Objective: A predictive model of cervical lymph node metastasis and metastasis volume was constructed based on a machine learning algorithm and ultrasound characteristics before surgery.

Methods: A retrospective analysis was conducted on 573 cases of PTC patients who underwent surgery in our institution, from 2017 to 2022. Patient demographic and clinical characteristics were systematically collected. Feature selection was performed using univariate analysis, Logistic regression (LR) analysis. Statistically significant variables were identified using a threshold of p < 0.05. Predictive models for cervical lymph node metastasis and metastatic volume in papillary thyroid carcinoma were constructed using advanced machine learning algorithms: K-Nearest Neighbors (KNN), Gradient Boosting Machine (XGBoost), and Support Vector Machine (SVM). Model performance was rigorously assessed using validation cohort data, evaluating area under the Receiver Operating Characteristic (ROC) curve, sensitivity, specificity, and accuracy.

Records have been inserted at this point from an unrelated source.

## src/rtl/bf_mem_arbiter.sv

```systemverilog
// bf_mem_arbiter
// Shares the single-port synchronous tape RAM between two pipeline stages.
// Each requester holds req (with we/addr/wdata stable) until it sees a
// one-cycle ack; reads additionally return a one-cycle drdy with rdata.
//
// Ports:
//   clk, reset           clock, synchronous active-high reset
//   req0/1, we0/1        request and write-enable per port
//   addr0/1, wdata0/1    address and write data per port
//   ack0/1               request issued to RAM (one-cycle pulse)
//   drdy0/1, rdata0/1    read data valid pulse and held read data
//   mem_en, mem_we       RAM strobe and write enable
//   mem_addr, mem_wdata  RAM address and write data (held outside ISSUE)
//   mem_rdata            RAM read data, valid one cycle after mem_en
//
// Build option: define BF_ARB_FIXED_PRIO_EN to make port 0 win every
// conflict; otherwise conflicts are resolved round-robin.
module bf_mem_arbiter #(
   parameter int AW = 16,
   parameter int DW = 8
) (
   input  logic          clk,
   input  logic          reset,
   input  logic          req0,
   input  logic          req1,
   input  logic          we0,
   input  logic          we1,
   input  logic [AW-1:0] addr0,
   input  logic [AW-1:0] addr1,
   input  logic [DW-1:0] wdata0,
   input  logic [DW-1:0] wdata1,
   output logic          ack0,
   output logic          ack1,
   output logic          drdy0,
   output logic          drdy1,
   output logic [DW-1:0] rdata0,
   output logic [DW-1:0] rdata1,
   output logic          mem_en,
   output logic          mem_we,
   output logic [AW-1:0] mem_addr,
   output logic [DW-1:0] mem_wdata,
   input  logic [DW-1:0] mem_rdata
);

   typedef enum logic [1:0] {
      ST_IDLE  = 2'd0,
      ST_ISSUE = 2'd1,
      ST_DATA  = 2'd2
   } state_t;

   state_t r_state;
   logic   r_gnt;   // latched winner, selects which port receives read data
   logic   r_rd;    // latched op is a read

   // Winner of the current IDLE sample (1 = port 1).
   logic   w_win;

`ifdef BF_ARB_FIXED_PRIO_EN
   // Port 1 only wins when port 0 is not asking.
   assign w_win = req1 & ~req0;
`else
   logic   r_last;  // port that won most recently
   // On a conflict the port that did not win last time goes next.
   assign w_win = (req0 & req1) ? ~r_last : req1;
`endif

   logic          w_we;
   logic [AW-1:0] w_addr;
   logic [DW-1:0] w_wdata;

   assign w_we    = w_win ? we1    : we0;
   assign w_addr  = w_win ? addr1  : addr0;
   assign w_wdata = w_win ? wdata1 : wdata0;

   always_ff @(posedge clk) begin
      if (reset) begin
         r_state   <= ST_IDLE;
         r_gnt     <= 1'b0;
         r_rd      <= 1'b0;
`ifndef BF_ARB_FIXED_PRIO_EN
         r_last    <= 1'b1;
`endif
         ack0      <= 1'b0;
         ack1      <= 1'b0;
         drdy0     <= 1'b0;
         drdy1     <= 1'b0;
         rdata0    <= '0;
         rdata1    <= '0;
         mem_en    <= 1'b0;
         mem_we    <= 1'b0;
         mem_addr  <= '0;
         mem_wdata <= '0;
      end else begin
         // Pulses default low; mem_addr/mem_wdata/rdataN hold.
         ack0   <= 1'b0;
         ack1   <= 1'b0;
         drdy0  <= 1'b0;
         drdy1  <= 1'b0;
         mem_en <= 1'b0;
         mem_we <= 1'b0;

         case (r_state)
            ST_IDLE: begin
               if (req0 | req1) begin
                  r_state   <= ST_ISSUE;
                  r_gnt     <= w_win;
                  r_rd      <= ~w_we;
`ifndef BF_ARB_FIXED_PRIO_EN
                  r_last    <= w_win;
`endif
                  // Registered here so the RAM sees the access during ISSUE.
                  ack0      <= ~w_win;
                  ack1      <= w_win;
                  mem_en    <= 1'b1;
                  mem_we    <= w_we;
                  mem_addr  <= w_addr;
                  mem_wdata <= w_wdata;
               end
            end

            ST_ISSUE: begin
               r_state <= r_rd ? ST_DATA : ST_IDLE;
            end

            ST_DATA: begin
               // mem_rdata is valid now, one cycle after the strobe.
               r_state <= ST_IDLE;
               if (r_gnt) begin
                  rdata1 <= mem_rdata;
                  drdy1  <= 1'b1;
               end else begin
                  rdata0 <= mem_rdata;
                  drdy0  <= 1'b1;
               end
            end

            default: r_state <= ST_IDLE;
         endcase
      end
   end

endmodule
```
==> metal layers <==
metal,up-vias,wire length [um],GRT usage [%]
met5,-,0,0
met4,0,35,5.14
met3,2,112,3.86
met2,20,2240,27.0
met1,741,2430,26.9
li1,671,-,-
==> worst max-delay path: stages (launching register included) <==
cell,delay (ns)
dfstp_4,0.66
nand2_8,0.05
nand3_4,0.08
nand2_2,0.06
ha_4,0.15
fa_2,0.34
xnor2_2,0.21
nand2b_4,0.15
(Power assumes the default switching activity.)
### config.mk
export PLATFORM = sky130hd
export DESIGN_NAME = ecpmultidly_flat
export DESIGN_NICKNAME = d
export VERILOG_FILES = /design/src/rtl/ecpmultidly_if.sv /design/src/rtl/ecpmultidly.sv /design/src/flat_wrapper.sv
export SDC_FILE = /design/constraint.sdc
export NUM_CORES = 1
export LEC_CHECK = 0
export CORE_UTILIZATION = 45
export DETAILED_ROUTE_END_ITERATION = 6
export GPL_ROUTABILITY_DRIVEN = 1
export PLACE_DENSITY_LB_ADDON = 0.1
export SLEW_MARGIN = 20
export SYNTH_ARGS = -nofsm -noshare
export SYNTH_HDL_FRONTEND = slang
export SYNTH_SLANG_ARGS = --single-unit
### constraint.sdc
create_clock -name i_clk -period 2.8 [get_ports i_clk]
set_clock_uncertainty 0.2 [all_clocks]
set_input_delay 0.28 -clock i_clk [delete_from_list [all_inputs] [get_ports i_clk]]
set_output_delay 0.28 -clock i_clk [all_outputs]
set_load 0.01 [all_outputs]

Results: In this retrospective study of 573 patients (320 had lymph node metastasis, 127 had small volume lymph node metastasis, and 193 had medium-volume lymph node metastasis). In the model predicting the neck lymph node metastasis, the Gradient Boosting method exhibited the best performance, with an area under the ROC curve of 0.784, sensitivity of 76.2%, specificity of 70.6%, and accuracy of 73.8%. In the model predicting the metastatic volume in neck lymph nodes for PTC, the Gradient Boosting method also demonstrated the best performance, with an area under the ROC curve of 0.779, sensitivity of 71.7%, specificity of 75.9%, and accuracy of 74.4%.

Conclusion: Machine learning-based predictive models integrating preoperative ultrasound features demonstrate robust performance in stratifying neck lymph node metastasis risk for PTC patients. These models optimize surgical planning by guiding lymph node dissection extent and individualizing treatment strategies, potentially reducing unnecessary extensive surgeries. The integration of advanced computational techniques with clinical imaging provides a data-driven paradigm for preoperative risk assessment in thyroid oncology.